[Start of section]
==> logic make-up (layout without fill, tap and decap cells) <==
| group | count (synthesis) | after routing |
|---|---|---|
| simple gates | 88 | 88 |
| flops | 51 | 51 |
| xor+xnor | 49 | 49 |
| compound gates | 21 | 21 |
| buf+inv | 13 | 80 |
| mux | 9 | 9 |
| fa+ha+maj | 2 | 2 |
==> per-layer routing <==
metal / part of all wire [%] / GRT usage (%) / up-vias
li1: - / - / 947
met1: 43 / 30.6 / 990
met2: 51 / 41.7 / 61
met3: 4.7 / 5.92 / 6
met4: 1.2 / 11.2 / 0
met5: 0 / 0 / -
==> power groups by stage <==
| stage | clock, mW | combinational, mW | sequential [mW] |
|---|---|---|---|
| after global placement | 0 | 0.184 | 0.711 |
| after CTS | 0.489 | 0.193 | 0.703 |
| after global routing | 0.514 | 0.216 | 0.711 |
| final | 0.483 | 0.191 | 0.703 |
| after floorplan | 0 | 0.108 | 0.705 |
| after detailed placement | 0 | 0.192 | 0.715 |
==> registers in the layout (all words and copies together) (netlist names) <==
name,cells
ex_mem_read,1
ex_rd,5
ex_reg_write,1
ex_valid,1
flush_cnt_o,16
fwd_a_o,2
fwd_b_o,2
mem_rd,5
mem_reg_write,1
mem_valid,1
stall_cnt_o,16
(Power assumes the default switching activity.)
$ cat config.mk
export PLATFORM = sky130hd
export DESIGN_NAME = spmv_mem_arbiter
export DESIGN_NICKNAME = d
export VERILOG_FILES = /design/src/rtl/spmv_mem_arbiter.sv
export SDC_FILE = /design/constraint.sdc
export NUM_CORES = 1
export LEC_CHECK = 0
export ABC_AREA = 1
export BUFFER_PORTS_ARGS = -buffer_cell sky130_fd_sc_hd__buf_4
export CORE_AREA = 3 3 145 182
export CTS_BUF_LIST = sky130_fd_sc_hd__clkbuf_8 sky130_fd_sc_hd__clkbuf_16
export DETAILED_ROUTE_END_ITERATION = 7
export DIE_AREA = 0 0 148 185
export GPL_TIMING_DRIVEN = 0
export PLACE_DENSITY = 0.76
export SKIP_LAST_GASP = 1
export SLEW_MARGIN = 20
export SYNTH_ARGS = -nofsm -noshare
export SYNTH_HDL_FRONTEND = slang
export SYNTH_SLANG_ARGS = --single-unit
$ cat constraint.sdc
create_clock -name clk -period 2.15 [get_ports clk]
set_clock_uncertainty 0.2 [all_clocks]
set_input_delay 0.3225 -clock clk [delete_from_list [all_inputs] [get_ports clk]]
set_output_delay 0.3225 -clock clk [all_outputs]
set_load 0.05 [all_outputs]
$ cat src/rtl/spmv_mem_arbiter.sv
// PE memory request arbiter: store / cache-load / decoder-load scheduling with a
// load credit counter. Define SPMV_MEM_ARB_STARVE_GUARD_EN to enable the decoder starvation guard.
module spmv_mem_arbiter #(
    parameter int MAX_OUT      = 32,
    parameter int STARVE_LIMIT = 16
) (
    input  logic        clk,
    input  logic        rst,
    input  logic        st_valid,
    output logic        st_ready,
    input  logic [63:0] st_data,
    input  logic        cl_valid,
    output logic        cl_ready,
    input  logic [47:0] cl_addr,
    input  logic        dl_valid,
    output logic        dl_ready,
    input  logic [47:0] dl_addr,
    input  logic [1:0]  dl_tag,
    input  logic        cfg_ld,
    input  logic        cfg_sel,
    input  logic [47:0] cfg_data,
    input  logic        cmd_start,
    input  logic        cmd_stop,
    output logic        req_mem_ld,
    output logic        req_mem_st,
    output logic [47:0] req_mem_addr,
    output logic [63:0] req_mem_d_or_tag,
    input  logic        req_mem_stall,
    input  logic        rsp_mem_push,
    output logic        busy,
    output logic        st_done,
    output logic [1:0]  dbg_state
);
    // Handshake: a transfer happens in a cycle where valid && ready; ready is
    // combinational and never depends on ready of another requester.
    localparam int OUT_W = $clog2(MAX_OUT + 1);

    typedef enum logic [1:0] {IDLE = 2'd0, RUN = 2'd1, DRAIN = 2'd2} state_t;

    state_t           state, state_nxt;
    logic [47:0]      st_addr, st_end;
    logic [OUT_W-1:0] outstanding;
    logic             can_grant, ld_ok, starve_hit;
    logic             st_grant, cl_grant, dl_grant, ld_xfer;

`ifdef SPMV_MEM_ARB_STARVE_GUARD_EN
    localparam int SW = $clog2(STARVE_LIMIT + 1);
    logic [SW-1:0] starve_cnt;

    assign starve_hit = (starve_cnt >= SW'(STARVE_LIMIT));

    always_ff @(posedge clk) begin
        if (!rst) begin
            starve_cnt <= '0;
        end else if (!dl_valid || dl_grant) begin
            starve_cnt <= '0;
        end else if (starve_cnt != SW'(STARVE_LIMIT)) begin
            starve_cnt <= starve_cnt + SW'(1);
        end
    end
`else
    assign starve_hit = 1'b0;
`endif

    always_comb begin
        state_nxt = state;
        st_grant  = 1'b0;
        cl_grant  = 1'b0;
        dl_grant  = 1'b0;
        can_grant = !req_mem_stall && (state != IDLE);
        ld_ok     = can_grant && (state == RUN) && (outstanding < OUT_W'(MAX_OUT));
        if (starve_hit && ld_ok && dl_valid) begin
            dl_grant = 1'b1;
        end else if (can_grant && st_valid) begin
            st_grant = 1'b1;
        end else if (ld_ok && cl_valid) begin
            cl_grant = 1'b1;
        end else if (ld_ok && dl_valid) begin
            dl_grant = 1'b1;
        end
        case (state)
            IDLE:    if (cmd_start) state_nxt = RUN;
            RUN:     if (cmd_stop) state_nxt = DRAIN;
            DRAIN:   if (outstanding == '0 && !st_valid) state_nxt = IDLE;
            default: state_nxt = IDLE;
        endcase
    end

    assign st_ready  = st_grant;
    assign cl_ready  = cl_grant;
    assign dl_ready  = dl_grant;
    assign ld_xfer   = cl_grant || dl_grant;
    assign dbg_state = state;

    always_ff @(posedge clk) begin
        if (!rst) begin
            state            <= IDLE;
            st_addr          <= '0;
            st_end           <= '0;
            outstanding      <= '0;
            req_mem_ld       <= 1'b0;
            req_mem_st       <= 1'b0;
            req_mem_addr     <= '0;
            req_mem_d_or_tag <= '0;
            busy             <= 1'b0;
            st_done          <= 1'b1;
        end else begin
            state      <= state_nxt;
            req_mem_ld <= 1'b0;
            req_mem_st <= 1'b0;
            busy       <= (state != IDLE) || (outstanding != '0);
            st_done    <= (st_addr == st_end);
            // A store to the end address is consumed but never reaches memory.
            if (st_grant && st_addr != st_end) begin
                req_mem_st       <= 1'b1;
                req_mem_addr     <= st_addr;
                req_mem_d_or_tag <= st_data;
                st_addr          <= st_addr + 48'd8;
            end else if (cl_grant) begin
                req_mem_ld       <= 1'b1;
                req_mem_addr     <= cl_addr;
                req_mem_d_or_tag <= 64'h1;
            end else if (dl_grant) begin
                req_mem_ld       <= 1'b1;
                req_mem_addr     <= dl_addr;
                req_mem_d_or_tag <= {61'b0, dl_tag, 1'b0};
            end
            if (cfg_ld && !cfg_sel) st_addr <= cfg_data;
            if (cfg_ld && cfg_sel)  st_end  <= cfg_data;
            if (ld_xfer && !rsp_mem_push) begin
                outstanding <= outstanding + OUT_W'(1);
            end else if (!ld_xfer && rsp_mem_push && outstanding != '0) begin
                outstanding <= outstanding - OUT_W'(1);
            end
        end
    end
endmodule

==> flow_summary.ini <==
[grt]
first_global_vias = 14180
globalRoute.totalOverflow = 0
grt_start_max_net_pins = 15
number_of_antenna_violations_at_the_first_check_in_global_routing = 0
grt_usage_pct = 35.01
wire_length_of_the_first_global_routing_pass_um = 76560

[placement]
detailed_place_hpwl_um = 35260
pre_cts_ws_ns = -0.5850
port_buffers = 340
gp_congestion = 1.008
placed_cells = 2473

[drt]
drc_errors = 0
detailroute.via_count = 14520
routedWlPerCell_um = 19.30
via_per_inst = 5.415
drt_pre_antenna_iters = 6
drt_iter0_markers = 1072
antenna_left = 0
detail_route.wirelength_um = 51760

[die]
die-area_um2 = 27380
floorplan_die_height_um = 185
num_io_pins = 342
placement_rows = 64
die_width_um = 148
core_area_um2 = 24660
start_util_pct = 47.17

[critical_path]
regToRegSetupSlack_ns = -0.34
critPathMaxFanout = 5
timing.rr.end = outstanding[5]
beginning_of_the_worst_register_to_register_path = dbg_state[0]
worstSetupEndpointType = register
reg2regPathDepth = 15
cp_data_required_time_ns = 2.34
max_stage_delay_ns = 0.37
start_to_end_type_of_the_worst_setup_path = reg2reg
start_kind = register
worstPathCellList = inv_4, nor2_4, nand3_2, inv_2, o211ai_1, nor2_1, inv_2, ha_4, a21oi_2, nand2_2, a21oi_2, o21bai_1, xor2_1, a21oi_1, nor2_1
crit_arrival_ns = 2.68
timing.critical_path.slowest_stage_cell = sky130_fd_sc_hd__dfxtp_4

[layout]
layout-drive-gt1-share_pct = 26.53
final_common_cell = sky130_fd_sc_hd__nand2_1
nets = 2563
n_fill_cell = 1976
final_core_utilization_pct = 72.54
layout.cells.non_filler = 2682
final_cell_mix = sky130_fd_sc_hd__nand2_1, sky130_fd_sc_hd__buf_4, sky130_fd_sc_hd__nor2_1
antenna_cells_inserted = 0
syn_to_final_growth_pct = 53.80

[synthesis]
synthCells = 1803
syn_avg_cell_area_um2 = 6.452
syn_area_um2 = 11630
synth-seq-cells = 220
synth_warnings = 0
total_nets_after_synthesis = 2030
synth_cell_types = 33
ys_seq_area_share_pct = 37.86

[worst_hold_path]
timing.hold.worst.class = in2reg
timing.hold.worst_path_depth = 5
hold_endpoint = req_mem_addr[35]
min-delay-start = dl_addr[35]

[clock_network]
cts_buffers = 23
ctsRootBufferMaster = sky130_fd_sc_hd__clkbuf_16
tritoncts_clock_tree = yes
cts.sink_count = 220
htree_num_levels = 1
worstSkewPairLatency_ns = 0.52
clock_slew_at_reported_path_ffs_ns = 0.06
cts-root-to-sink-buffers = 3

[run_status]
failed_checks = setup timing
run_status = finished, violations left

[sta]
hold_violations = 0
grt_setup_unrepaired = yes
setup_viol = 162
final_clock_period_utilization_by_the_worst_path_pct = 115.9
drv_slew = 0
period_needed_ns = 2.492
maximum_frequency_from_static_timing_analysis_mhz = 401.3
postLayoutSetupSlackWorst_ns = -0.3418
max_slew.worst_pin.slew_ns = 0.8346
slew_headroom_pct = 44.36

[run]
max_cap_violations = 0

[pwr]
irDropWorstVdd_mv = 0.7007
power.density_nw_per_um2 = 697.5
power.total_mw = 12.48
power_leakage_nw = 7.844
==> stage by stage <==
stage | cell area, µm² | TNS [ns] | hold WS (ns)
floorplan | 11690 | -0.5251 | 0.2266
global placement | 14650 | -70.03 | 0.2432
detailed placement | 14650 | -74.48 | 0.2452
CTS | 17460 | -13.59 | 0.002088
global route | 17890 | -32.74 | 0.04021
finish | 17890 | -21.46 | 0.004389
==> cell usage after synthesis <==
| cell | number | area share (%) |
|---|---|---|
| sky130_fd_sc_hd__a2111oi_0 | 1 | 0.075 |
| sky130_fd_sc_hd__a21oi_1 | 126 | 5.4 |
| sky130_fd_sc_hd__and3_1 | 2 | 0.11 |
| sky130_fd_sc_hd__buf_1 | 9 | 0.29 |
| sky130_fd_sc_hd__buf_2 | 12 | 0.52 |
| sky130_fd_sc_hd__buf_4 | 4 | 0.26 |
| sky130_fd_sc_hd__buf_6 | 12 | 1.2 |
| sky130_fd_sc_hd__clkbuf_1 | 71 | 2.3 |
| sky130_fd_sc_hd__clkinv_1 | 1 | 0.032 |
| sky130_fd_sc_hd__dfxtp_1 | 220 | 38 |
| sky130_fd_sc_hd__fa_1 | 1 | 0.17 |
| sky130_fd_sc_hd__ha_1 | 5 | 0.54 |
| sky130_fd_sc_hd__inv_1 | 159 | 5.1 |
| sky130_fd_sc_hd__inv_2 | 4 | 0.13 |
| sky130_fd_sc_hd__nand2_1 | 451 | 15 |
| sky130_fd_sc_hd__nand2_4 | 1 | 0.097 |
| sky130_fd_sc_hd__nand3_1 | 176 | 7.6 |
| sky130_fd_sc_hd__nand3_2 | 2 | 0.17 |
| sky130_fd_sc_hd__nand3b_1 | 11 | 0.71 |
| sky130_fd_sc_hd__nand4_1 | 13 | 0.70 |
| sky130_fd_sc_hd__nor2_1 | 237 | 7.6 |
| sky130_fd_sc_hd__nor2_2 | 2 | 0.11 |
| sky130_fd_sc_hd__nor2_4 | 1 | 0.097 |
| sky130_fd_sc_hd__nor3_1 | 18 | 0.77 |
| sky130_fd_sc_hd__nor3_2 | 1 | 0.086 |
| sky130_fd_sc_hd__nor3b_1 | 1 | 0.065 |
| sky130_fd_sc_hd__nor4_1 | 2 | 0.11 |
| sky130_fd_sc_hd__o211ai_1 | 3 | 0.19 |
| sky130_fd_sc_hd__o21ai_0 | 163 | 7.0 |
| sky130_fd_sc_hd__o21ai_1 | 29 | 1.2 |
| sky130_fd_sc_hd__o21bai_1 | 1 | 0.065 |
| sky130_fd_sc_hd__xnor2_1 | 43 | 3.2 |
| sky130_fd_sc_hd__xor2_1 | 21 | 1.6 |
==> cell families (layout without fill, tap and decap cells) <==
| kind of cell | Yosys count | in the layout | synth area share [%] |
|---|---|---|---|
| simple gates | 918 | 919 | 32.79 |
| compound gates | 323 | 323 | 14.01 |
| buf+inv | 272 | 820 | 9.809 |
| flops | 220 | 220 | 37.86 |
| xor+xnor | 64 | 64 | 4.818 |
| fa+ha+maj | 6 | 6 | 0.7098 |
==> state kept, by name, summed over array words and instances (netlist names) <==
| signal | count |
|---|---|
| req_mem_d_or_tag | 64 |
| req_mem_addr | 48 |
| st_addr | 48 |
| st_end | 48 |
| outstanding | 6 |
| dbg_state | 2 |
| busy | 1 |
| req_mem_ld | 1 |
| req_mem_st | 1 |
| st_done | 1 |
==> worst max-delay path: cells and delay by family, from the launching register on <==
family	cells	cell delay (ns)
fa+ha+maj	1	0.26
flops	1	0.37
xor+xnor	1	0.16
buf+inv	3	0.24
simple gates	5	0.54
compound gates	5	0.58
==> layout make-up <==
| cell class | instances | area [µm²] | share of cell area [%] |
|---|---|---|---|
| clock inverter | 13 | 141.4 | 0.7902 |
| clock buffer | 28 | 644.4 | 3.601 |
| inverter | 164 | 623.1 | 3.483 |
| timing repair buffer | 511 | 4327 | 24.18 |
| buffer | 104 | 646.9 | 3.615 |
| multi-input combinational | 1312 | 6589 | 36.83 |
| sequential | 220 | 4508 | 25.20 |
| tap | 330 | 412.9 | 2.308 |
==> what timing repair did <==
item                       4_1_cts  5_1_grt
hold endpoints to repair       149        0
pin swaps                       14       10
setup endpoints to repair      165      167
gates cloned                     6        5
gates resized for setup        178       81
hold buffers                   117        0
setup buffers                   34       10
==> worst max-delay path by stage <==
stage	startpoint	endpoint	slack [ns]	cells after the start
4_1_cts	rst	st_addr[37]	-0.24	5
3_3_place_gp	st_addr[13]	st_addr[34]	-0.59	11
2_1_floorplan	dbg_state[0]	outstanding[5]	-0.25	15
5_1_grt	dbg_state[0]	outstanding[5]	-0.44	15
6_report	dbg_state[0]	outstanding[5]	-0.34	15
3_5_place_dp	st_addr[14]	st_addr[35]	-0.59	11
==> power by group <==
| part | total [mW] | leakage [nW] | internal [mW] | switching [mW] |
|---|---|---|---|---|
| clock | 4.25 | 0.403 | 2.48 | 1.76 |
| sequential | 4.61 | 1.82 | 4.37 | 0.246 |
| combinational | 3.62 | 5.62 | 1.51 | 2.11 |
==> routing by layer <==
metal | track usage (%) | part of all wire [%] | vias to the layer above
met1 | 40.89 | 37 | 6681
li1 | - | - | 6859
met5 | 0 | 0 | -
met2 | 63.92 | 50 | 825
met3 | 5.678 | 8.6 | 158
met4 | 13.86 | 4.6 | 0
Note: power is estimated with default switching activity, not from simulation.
[End of section]
Work to be completed:
Transcribe the records above from the line holding "0.216 | 0.711 |" down to the line holding "export CORE_AREA = 3 3 145 182", inclusive, without adding anything.

Solution for this task:
| after global routing | 0.514 | 0.216 | 0.711 |
| final | 0.483 | 0.191 | 0.703 |
| after floorplan | 0 | 0.108 | 0.705 |
| after detailed placement | 0 | 0.192 | 0.715 |
==> registers in the layout (all words and copies together) (netlist names) <==
name,cells
ex_mem_read,1
ex_rd,5
ex_reg_write,1
ex_valid,1
flush_cnt_o,16
fwd_a_o,2
fwd_b_o,2
mem_rd,5
mem_reg_write,1
mem_valid,1
stall_cnt_o,16
(Power assumes the default switching activity.)
$ cat config.mk
export PLATFORM = sky130hd
export DESIGN_NAME = spmv_mem_arbiter
export DESIGN_NICKNAME = d
export VERILOG_FILES = /design/src/rtl/spmv_mem_arbiter.sv
export SDC_FILE = /design/constraint.sdc
export NUM_CORES = 1
export LEC_CHECK = 0
export ABC_AREA = 1
export BUFFER_PORTS_ARGS = -buffer_cell sky130_fd_sc_hd__buf_4
export CORE_AREA = 3 3 145 182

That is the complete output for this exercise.